** Opening Data supplied block **

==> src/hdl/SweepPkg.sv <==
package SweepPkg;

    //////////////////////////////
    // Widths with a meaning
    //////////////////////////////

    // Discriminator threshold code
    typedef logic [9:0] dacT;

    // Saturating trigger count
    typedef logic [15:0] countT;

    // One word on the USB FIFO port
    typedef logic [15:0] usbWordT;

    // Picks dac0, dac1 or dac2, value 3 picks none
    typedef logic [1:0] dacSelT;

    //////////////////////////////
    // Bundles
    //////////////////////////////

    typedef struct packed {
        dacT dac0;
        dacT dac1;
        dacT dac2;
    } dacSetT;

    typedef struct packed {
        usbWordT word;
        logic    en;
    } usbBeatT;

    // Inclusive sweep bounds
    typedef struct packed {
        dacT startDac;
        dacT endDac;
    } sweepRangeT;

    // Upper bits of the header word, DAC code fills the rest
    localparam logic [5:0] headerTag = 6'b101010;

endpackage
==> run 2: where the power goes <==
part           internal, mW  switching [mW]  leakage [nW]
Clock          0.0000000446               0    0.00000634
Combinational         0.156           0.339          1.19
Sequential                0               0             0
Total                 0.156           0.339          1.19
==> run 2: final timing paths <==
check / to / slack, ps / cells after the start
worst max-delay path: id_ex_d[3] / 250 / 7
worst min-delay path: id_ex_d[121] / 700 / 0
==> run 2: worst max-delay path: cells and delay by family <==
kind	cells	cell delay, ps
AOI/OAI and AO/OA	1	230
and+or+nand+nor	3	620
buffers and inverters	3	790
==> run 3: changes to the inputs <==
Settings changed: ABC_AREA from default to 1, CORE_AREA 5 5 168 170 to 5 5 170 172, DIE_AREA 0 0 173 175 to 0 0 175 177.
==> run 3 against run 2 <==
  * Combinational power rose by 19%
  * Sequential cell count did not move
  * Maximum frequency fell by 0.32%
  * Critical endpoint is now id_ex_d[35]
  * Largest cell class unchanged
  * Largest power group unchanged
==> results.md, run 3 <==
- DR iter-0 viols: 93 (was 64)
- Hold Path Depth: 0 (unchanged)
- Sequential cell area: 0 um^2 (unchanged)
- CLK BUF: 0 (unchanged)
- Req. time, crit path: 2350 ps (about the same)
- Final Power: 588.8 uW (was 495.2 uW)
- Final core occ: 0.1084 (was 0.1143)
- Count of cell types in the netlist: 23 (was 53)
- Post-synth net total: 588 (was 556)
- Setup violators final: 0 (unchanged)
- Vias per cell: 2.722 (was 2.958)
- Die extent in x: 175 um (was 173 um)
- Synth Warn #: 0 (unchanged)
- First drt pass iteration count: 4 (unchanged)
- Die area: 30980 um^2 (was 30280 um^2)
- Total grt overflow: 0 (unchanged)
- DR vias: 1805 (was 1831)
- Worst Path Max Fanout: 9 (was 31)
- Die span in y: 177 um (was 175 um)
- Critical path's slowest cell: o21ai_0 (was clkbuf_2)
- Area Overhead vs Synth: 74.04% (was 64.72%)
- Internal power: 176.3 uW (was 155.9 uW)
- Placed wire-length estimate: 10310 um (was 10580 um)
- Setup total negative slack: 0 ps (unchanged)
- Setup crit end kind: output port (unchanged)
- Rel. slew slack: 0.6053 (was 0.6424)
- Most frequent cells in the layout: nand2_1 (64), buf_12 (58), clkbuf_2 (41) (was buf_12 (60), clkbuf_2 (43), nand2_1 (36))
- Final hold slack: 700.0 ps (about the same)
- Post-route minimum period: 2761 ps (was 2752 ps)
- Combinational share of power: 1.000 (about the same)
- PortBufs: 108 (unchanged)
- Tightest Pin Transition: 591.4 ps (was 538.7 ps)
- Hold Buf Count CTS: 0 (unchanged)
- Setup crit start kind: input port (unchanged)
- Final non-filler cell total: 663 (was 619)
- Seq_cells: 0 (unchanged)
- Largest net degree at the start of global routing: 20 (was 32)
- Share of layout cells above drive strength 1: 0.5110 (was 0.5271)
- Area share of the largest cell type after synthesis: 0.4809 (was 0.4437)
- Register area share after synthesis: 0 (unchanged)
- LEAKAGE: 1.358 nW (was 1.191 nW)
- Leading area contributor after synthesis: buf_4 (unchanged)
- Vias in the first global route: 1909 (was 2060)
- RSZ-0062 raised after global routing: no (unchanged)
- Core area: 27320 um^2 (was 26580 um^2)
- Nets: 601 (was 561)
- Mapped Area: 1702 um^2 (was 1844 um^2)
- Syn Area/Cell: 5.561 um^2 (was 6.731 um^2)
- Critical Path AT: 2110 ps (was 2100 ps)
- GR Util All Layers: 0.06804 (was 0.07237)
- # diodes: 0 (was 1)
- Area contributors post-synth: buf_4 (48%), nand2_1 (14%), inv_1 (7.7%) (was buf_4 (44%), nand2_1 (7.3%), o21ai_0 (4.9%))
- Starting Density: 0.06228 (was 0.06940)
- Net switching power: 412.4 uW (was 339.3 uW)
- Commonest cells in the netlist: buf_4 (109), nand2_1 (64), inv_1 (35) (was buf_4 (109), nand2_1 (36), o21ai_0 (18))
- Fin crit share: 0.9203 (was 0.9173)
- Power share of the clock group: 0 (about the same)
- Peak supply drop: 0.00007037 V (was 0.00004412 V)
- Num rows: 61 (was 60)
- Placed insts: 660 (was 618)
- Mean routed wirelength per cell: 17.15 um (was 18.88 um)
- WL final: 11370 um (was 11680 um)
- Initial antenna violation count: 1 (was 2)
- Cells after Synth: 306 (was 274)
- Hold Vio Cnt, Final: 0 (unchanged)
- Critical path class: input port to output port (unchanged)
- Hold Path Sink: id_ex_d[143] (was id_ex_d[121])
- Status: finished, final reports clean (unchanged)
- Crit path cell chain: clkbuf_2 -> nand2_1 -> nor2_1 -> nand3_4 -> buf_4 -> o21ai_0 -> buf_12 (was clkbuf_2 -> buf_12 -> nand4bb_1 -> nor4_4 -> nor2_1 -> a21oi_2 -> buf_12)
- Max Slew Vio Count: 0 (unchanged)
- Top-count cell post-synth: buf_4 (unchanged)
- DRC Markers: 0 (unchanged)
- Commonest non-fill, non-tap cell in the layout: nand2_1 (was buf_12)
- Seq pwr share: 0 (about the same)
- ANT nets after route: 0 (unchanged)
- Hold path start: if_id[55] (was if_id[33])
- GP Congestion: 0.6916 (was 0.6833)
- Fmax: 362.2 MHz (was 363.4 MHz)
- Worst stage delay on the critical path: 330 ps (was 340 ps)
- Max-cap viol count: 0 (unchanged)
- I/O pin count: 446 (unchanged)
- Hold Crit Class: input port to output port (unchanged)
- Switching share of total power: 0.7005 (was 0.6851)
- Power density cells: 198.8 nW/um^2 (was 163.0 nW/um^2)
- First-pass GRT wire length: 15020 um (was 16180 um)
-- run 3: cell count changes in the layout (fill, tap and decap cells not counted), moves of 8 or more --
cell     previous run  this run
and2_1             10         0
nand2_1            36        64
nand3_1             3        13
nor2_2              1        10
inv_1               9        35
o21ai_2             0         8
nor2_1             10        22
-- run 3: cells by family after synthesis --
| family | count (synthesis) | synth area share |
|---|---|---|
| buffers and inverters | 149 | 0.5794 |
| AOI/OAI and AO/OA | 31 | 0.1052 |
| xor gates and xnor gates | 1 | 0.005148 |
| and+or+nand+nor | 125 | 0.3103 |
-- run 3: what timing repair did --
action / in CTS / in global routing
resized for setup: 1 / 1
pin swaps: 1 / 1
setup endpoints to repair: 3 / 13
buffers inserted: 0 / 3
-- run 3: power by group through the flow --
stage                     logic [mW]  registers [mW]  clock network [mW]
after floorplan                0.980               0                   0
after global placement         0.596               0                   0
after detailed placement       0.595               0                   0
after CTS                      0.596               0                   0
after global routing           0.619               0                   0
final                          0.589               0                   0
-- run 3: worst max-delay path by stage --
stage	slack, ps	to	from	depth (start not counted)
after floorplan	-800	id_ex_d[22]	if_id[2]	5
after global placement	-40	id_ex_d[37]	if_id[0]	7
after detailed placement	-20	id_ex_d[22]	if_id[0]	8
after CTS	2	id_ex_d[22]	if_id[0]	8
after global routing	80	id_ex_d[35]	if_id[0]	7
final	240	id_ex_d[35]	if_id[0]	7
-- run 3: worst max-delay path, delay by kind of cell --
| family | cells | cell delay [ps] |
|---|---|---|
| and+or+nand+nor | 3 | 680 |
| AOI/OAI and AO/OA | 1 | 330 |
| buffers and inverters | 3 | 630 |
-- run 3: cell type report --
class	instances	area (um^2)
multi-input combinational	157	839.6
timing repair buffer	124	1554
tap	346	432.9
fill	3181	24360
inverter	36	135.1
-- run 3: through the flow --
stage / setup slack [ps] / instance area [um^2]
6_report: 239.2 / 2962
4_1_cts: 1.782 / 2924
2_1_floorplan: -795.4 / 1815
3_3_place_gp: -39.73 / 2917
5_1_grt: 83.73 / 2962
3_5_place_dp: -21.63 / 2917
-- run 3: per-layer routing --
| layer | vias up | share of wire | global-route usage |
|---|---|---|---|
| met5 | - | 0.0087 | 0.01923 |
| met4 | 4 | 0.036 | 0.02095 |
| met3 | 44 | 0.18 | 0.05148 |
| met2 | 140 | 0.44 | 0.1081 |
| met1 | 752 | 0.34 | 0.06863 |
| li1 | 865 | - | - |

** Closing Data supplied block **

Task instructions =
From the material above, copy exactly the lines between the line holding "run 2: where" and the line holding "run 3: changes", inclusive, and only those.

Task response =
==> run 2: where the power goes <==
part           internal, mW  switching [mW]  leakage [nW]
Clock          0.0000000446               0    0.00000634
Combinational         0.156           0.339          1.19
Sequential                0               0             0
Total                 0.156           0.339          1.19
==> run 2: final timing paths <==
check / to / slack, ps / cells after the start
worst max-delay path: id_ex_d[3] / 250 / 7
worst min-delay path: id_ex_d[121] / 700 / 0
==> run 2: worst max-delay path: cells and delay by family <==
kind	cells	cell delay, ps
AOI/OAI and AO/OA	1	230
and+or+nand+nor	3	620
buffers and inverters	3	790
==> run 3: changes to the inputs <==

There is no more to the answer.